PROBLEM DETAILS:
Nothing but the lines holding the string "localparam" should appear in the answer. Copy them from the entries.

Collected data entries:
****

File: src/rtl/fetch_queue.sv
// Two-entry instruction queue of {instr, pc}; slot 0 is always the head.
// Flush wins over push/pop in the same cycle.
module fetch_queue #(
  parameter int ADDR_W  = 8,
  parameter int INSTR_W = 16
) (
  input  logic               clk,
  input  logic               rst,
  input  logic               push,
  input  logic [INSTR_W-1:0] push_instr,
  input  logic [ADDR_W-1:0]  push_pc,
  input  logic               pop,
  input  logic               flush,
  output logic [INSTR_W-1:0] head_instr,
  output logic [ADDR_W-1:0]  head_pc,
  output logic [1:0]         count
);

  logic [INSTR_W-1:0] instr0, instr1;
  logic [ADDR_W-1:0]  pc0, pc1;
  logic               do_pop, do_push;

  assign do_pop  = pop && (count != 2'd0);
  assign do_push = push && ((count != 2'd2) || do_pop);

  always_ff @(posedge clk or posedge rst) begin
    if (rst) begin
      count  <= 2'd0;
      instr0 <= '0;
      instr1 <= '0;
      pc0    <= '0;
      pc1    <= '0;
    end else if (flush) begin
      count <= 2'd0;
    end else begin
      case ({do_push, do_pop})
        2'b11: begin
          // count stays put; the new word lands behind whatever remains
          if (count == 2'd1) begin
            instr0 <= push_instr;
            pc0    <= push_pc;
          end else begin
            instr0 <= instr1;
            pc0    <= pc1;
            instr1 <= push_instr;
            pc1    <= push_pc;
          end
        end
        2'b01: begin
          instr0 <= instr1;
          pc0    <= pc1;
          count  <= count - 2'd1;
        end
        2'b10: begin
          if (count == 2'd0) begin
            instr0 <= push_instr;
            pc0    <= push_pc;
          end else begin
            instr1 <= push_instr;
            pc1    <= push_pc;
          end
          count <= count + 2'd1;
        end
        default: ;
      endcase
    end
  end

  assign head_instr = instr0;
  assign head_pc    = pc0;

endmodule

****

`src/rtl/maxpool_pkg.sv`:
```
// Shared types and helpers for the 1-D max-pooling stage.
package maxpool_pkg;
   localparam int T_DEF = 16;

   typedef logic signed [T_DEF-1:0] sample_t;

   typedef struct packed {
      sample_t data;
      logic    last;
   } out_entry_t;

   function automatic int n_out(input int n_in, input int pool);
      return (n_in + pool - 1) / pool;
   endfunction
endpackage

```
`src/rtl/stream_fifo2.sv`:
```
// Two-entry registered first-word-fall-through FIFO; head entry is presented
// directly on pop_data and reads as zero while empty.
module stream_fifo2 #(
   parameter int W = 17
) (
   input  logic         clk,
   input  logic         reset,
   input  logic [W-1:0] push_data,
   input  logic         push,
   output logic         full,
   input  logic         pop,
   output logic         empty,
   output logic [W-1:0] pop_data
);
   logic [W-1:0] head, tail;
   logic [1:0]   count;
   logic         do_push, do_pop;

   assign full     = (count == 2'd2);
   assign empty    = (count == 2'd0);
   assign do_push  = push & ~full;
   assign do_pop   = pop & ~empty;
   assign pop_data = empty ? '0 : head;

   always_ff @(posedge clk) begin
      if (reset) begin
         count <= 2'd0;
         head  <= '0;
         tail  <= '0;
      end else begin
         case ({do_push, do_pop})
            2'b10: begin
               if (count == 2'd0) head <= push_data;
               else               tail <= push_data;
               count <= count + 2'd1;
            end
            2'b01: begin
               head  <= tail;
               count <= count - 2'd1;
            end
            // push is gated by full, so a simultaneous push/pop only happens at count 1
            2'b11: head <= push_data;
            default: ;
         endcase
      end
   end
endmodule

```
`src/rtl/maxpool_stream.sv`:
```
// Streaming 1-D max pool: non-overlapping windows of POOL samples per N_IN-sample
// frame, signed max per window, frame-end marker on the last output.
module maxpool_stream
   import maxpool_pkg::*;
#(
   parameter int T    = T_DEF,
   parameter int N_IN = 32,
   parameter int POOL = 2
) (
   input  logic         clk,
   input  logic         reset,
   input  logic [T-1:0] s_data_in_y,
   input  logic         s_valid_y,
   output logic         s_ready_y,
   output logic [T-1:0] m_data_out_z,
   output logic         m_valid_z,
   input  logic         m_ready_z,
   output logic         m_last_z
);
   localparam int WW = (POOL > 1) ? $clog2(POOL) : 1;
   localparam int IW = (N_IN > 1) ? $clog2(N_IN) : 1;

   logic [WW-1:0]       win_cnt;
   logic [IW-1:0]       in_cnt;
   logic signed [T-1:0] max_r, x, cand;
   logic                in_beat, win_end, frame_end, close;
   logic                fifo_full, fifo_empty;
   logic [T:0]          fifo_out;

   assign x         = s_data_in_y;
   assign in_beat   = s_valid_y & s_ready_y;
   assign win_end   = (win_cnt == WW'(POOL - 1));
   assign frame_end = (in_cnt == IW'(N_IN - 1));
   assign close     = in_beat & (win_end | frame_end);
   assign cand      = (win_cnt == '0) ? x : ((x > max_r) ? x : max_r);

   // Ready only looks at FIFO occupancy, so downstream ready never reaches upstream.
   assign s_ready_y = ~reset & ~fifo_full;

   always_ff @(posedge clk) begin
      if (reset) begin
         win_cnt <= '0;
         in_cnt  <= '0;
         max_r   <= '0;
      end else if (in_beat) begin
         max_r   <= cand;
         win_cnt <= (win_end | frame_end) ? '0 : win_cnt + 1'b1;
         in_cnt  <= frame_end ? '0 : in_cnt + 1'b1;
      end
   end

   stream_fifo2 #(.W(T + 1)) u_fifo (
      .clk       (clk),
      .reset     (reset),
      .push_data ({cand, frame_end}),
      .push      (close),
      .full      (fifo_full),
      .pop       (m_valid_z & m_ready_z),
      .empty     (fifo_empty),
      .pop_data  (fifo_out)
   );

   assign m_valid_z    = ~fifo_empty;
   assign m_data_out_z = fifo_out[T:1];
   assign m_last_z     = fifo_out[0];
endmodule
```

****

RESULT FOR THIS TASK:
   localparam int T_DEF = 16;
   localparam int WW = (POOL > 1) ? $clog2(POOL) : 1;
   localparam int IW = (N_IN > 1) ? $clog2(N_IN) : 1;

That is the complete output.